During the recovery phase, we start with undo phase, we find that T1 need to be undone and aborted. However, T2's effect of A=A+1 is based on the assumption that A=10 in T1 was successful. As a result, T2 has be to aborted and undone too. This is known as cascading abort.

Conservative 2PL

Another variant of Strict 2PL is called Conservative 2PL. It is same as Strick 2PL except that a transaction acquires all the locks it needs at the very begining.

For instance, given the previous example, a schedule is generated with conservative 2PL as follows

Timestep T1 T2
1 X(A),X(B)
2 R(A)
3 W(A)
4 R(B)
5 W(B)
6 U(A), U(B), Commit
7 X(A),X(B)
8 R(A)
9 W(A)
10 X(B)
11 R(B)
12 W(B)
13 U(A), U(B), Commit

Note that all the locks are acquired by a transaction in an atomic operation, i.e. all or none. This is a way to prevent deadlock.

Deadlock

Let's consider how deadlock can be caused by 2PL (and Strict 2PL).

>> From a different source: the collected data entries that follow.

`src/rtl/mux_pkg.sv`:
```
// Shared definitions for the selectable-source mux pipeline.
// Holds the mode encoding used on the mode input of mux_sel_pipe
// and rr_grant.
package mux_pkg;

  localparam logic MODE_FIXED = 1'b0;  // grant the channel named by sel
  localparam logic MODE_RR    = 1'b1;  // round-robin search after ptr

endpackage

```
`src/rtl/rr_grant.sv`:
```
// Grant generator for mux_sel_pipe.
// Produces a one-hot (or all-zero) grant over N requesters.
//   req   : per-channel request (in_valid)
//   ptr   : index of the most recently granted channel
//   mode  : MODE_FIXED or MODE_RR
//   sel   : channel select used in fixed mode (values >= N grant nothing)
//   grant : one-hot grant, zero when nothing is eligible
module rr_grant
  import mux_pkg::*;
#(
  parameter int N  = 4,
  parameter int SW = $clog2(N)
) (
  input  logic [N-1:0]  req,
  input  logic [SW-1:0] ptr,
  input  logic          mode,
  input  logic [SW-1:0] sel,
  output logic [N-1:0]  grant
);

  logic          found;
  logic [SW-1:0] idx;

  always_comb begin
    grant = '0;
    found = 1'b0;
    idx   = '0;
    if (mode == MODE_FIXED) begin
      // Comparing against every legal index means an out-of-range sel
      // simply matches nothing.
      for (int i = 0; i < N; i++) begin
        if (int'(sel) == i && req[i]) grant[i] = 1'b1;
      end
    end else begin
      // Search starts one past the last winner and wraps modulo N.
      for (int k = 1; k <= N; k++) begin
        idx = SW'((int'(ptr) + k) % N);
        if (!found && req[idx]) begin
          grant[idx] = 1'b1;
          found      = 1'b1;
        end
      end
    end
  end

endmodule

```
`src/rtl/mux_sel_pipe.sv`:
```
// N-to-1 selectable mux with a single registered output stage.
// A channel is chosen either by sel (fixed mode) or round-robin, and its
// word is captured into the output register with one cycle of latency.
// The stage reloads whenever it is empty or being drained, so it sustains
// one word per cycle.
//   clk, rst  : clock, asynchronous active-high reset
//   in_data   : N packed channels, channel i at [i*W +: W]
//   in_valid  : per-channel valid
//   in_ready  : per-channel ready (forced low during reset)
//   sel, mode : channel select and arbitration mode
//   out_data  : registered selected word
//   out_src   : registered source index of out_data
//   out_valid : output register holds a word
//   out_ready : downstream accepts the word
module mux_sel_pipe
  import mux_pkg::*;
#(
  parameter int N  = 4,
  parameter int W  = 8,
  parameter int SW = $clog2(N)
) (
  input  logic          clk,
  input  logic          rst,
  input  logic [N*W-1:0] in_data,
  input  logic [N-1:0]  in_valid,
  output logic [N-1:0]  in_ready,
  input  logic [SW-1:0] sel,
  input  logic          mode,
  output logic [W-1:0]  out_data,
  output logic [SW-1:0] out_src,
  output logic          out_valid,
  input  logic          out_ready
);

  logic [N-1:0]  grant;
  logic          load_en;
  logic          take_p0;
  logic [W-1:0]  data_p0;
  logic [SW-1:0] src_p0;
  logic [W-1:0]  data_p1;
  logic [SW-1:0] src_p1;
  logic          vld_p1;
  logic [SW-1:0] ptr;

  // ---- stage p0: arbitration and selection (combinational) ----
  rr_grant #(.N(N), .SW(SW)) u_grant (
    .req   (in_valid),
    .ptr   (ptr),
    .mode  (mode),
    .sel   (sel),
    .grant (grant)
  );

  assign load_en  = !vld_p1 || out_ready;
  // rst gating keeps ready low while the async reset is held, even though
  // the empty output stage would otherwise look loadable.
  assign in_ready = {N{load_en && !rst}} & grant;
  assign take_p0  = load_en && (|grant);

  always_comb begin
    data_p0 = '0;
    src_p0  = '0;
    for (int i = 0; i < N; i++) begin
      if (grant[i]) begin
        data_p0 = in_data[i*W +: W];
        src_p0  = SW'(i);
      end
    end
  end

  // ---- stage p1: output register ----
  always_ff @(posedge clk or posedge rst) begin
    if (rst) begin
      vld_p1  <= 1'b0;
      data_p1 <= '0;
      src_p1  <= '0;
      ptr     <= SW'(N - 1);
    end else if (load_en) begin
      vld_p1 <= take_p0;
      // Data and source only move on a real transfer; a bubble keeps them.
      if (take_p0) begin
        data_p1 <= data_p0;
        src_p1  <= src_p0;
        ptr     <= src_p0;
      end
    end
  end

  assign out_data  = data_p1;
  assign out_src   = src_p1;
  assign out_valid = vld_p1;

endmodule

```
===== src/rtl/rs_sched_pkg.sv =====
// Shared constants and types for the RS issue scheduler: entry indices, age limits and the
// dispatch class encoding.
package rs_sched_pkg;

    localparam int unsigned NUM_ENTRIES = 6;
    localparam int unsigned NUM_PAIRS   = 3;

    localparam int unsigned IDX_COMPLEX0 = 5;
    localparam int unsigned IDX_COMPLEX1 = 4;
    localparam int unsigned IDX_SIMPLE0  = 3;
    localparam int unsigned IDX_SIMPLE1  = 2;
    localparam int unsigned IDX_FP0      = 1;
    localparam int unsigned IDX_FP1      = 0;

    localparam int unsigned AGE_W_DEFAULT = 3;
    localparam int unsigned AGE_MAX       = (1 << AGE_W_DEFAULT) - 1;

    // Matches the dispatch control encoding.
    typedef enum logic [1:0] {
        CLS_BUBBLE  = 2'b00,
        CLS_COMPLEX = 2'b01,
        CLS_FP      = 2'b10,
        CLS_SIMPLE  = 2'b11
    } rs_class_e;

    function automatic logic [2:0] popcount6(input logic [5:0] v);
        logic [2:0] cnt;
        cnt = '0;
        for (int i = 0; i < 6; i++) begin
            cnt = cnt + 3'(v[i]);
        end
        return cnt;
    endfunction

endpackage


===== src/rtl/rs_issue_scheduler_if.sv =====
// Dispatch/FU-facing signal bundle of the RS issue scheduler. The master side drives flush,
// allocation, operand readiness and FU readiness; the scheduler is the slave.
interface rs_issue_scheduler_if;

    logic       flush;
    logic [5:0] alloc_valid;
    logic [5:0] src_ready;
    logic       complex_fu_ready;
    logic       simple_fu_ready;
    logic       fp_fu_ready;

    logic [5:0] rs_empty;
    logic       complex_issue_valid;
    logic       complex_issue_sel;
    logic       simple_issue_valid;
    logic       simple_issue_sel;
    logic       fp_issue_valid;
    logic       fp_issue_sel;
    logic [2:0] rs_free_cnt;
    logic       sched_err;

    modport master (
        output flush, alloc_valid, src_ready, complex_fu_ready, simple_fu_ready, fp_fu_ready,
        input  rs_empty, complex_issue_valid, complex_issue_sel, simple_issue_valid,
               simple_issue_sel, fp_issue_valid, fp_issue_sel, rs_free_cnt, sched_err
    );

    modport slave (
        input  flush, alloc_valid, src_ready, complex_fu_ready, simple_fu_ready, fp_fu_ready,
        output rs_empty, complex_issue_valid, complex_issue_sel, simple_issue_valid,
               simple_issue_sel, fp_issue_valid, fp_issue_sel, rs_free_cnt, sched_err
    );

endinterface


===== src/rtl/rs_pair_select.sv =====
// Oldest-first pick between the two entries of one FU class. Equal ages resolve to entry 1,
// which dispatch fills first on a same-cycle dual allocation.
module rs_pair_select #(
    parameter int unsigned AGE_W = 3
) (
    input  logic             busy0_i,
    input  logic             busy1_i,
    input  logic             ready0_i,
    input  logic             ready1_i,
    input  logic [AGE_W-1:0] age0_i,
    input  logic [AGE_W-1:0] age1_i,
    output logic             valid_o,
    output logic             sel_o
);

    logic cand0;
    logic cand1;

    assign cand0   = busy0_i & ready0_i;
    assign cand1   = busy1_i & ready1_i;
    assign valid_o = cand0 | cand1;
    assign sel_o   = cand1 & (~cand0 | (age1_i >= age0_i));

endmodule


===== src/rtl/rs_issue_scheduler.sv =====
// Occupancy/age tracking for the six RS entries and per-class oldest-first issue selection
// with a valid/ready handshake to the complex, simple and FP units.
module rs_issue_scheduler
    import rs_sched_pkg::*;
#(
    parameter int unsigned AGE_W = AGE_W_DEFAULT
) (
    input  logic                 clk,
    input  logic                 rst,
    rs_issue_scheduler_if.slave  bus
);

    localparam logic [AGE_W-1:0] AgeMax = {AGE_W{1'b1}};

    logic [NUM_ENTRIES-1:0] busy_q, busy_d;
    logic [AGE_W-1:0]       age_q [NUM_ENTRIES];
    logic [AGE_W-1:0]       age_d [NUM_ENTRIES];
    logic                   err_q, err_d;

    // Pair vectors are indexed {complex, simple, fp} = [2:0].
    logic [NUM_PAIRS-1:0]   pair_valid;
    logic [NUM_PAIRS-1:0]   pair_sel;
    logic [NUM_PAIRS-1:0]   issue_valid;
    logic [NUM_PAIRS-1:0]   fu_ready;
    logic [NUM_PAIRS-1:0]   xfer;
    logic [NUM_ENTRIES-1:0] issue_clr;
    logic [NUM_ENTRIES-1:0] alloc_ok;
    logic [NUM_ENTRIES-1:0] alloc_bad;

    // Pair p owns entries 2p+1 (entry 0 of the pair) and 2p (entry 1).
    for (genvar p = 0; p < NUM_PAIRS; p++) begin : g_pair
        rs_pair_select #(
            .AGE_W (AGE_W)
        ) u_pair_select (
            .busy0_i  (busy_q[2*p+1]),
            .busy1_i  (busy_q[2*p]),
            .ready0_i (bus.src_ready[2*p+1]),
            .ready1_i (bus.src_ready[2*p]),
            .age0_i   (age_q[2*p+1]),
            .age1_i   (age_q[2*p]),
            .valid_o  (pair_valid[p]),
            .sel_o    (pair_sel[p])
        );
    end

    assign fu_ready    = {bus.complex_fu_ready, bus.simple_fu_ready, bus.fp_fu_ready};
    assign issue_valid = pair_valid & {NUM_PAIRS{~bus.flush}};
    assign xfer        = issue_valid & fu_ready;
    assign alloc_ok    = bus.alloc_valid & ~busy_q;
    assign alloc_bad   = bus.alloc_valid & busy_q;

    always_comb begin
        issue_clr = '0;
        for (int p = 0; p < NUM_PAIRS; p++) begin
            issue_clr[2*p]   = xfer[p] & pair_sel[p];
            issue_clr[2*p+1] = xfer[p] & ~pair_sel[p];
        end
    end

    always_comb begin
        busy_d = busy_q;
        age_d  = age_q;
        err_d  = err_q;
        if (bus.flush) begin
            // Same-cycle allocations are dropped and never count as errors.
            busy_d = '0;
            for (int i = 0; i < NUM_ENTRIES; i++) begin
                age_d[i] = '0;
            end
        end else begin
            err_d = err_q | (|alloc_bad);
            for (int i = 0; i < NUM_ENTRIES; i++) begin
                if (alloc_ok[i]) begin
                    busy_d[i] = 1'b1;
                    age_d[i]  = '0;
                end else if (issue_clr[i]) begin
                    busy_d[i] = 1'b0;
                    age_d[i]  = '0;
                end else if (busy_q[i] && (age_q[i] != AgeMax)) begin
                    age_d[i] = age_q[i] + AGE_W'(1);
                end
            end
        end
    end

    always_ff @(posedge clk) begin
        if (rst) begin
            busy_q <= '0;
            err_q  <= 1'b0;
            for (int i = 0; i < NUM_ENTRIES; i++) begin
                age_q[i] <= '0;
            end
        end else begin
            busy_q <= busy_d;
            err_q  <= err_d;
            age_q  <= age_d;
        end
    end

    assign bus.rs_empty            = ~busy_q;
    assign bus.rs_free_cnt         = popcount6(~busy_q);
    assign bus.sched_err           = err_q;
    assign bus.complex_issue_valid = issue_valid[2];
    assign bus.complex_issue_sel   = pair_sel[2];
    assign bus.simple_issue_valid  = issue_valid[1];
    assign bus.simple_issue_sel    = pair_sel[1];
    assign bus.fp_issue_valid      = issue_valid[0];
    assign bus.fp_issue_sel        = pair_sel[0];

endmodule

Consider the following transactions

  • T1: R(A), W(A), R(B), W(B)
  • T2: R(B), W(B), R(A), W(A)

and a schedule

Timestep T1 T2
1 X(A)
2 R(A)
3 W(A)
4 X(B)
5 R(B)
6 W(B)
7 try X(B) but blocked try X(A) but blocked
  1. At timestep 1, T1 acquires an exclusive lock on A and starts
  2. At timestep 4, T2 acquires an exclusive lock on B and starts
  3. AT timestep 7, T1 tries to get a lock on B but it gets blocked. T2 tries to get a lock on A but it is blocked too. A deadlock arises.

Deadlock detection

A way to detect deadlock is that when transactions waiting for locks, the lock manager (part of DBMS) generate a wait-for graph.

In a wait for graph,

  • each active transaction $t$ is a node $n_t$.
  • an arc going from $n_t$ to $n_t'$ if transaction $t$ is waiting for a lock which is being held by $t'$.

For insance, the wait-for graph from the previous example is

graph
T1 --> T2
T2 --> T1
Loading

Deadlock prevention

To prevent deadlock, there are several approaches

  1. Use conservative 2PL, but throughput will be affected.
  2. Set priorities. Transactions with higher priorty get the lock. Transaction wth lower prioerty get aborted and retry.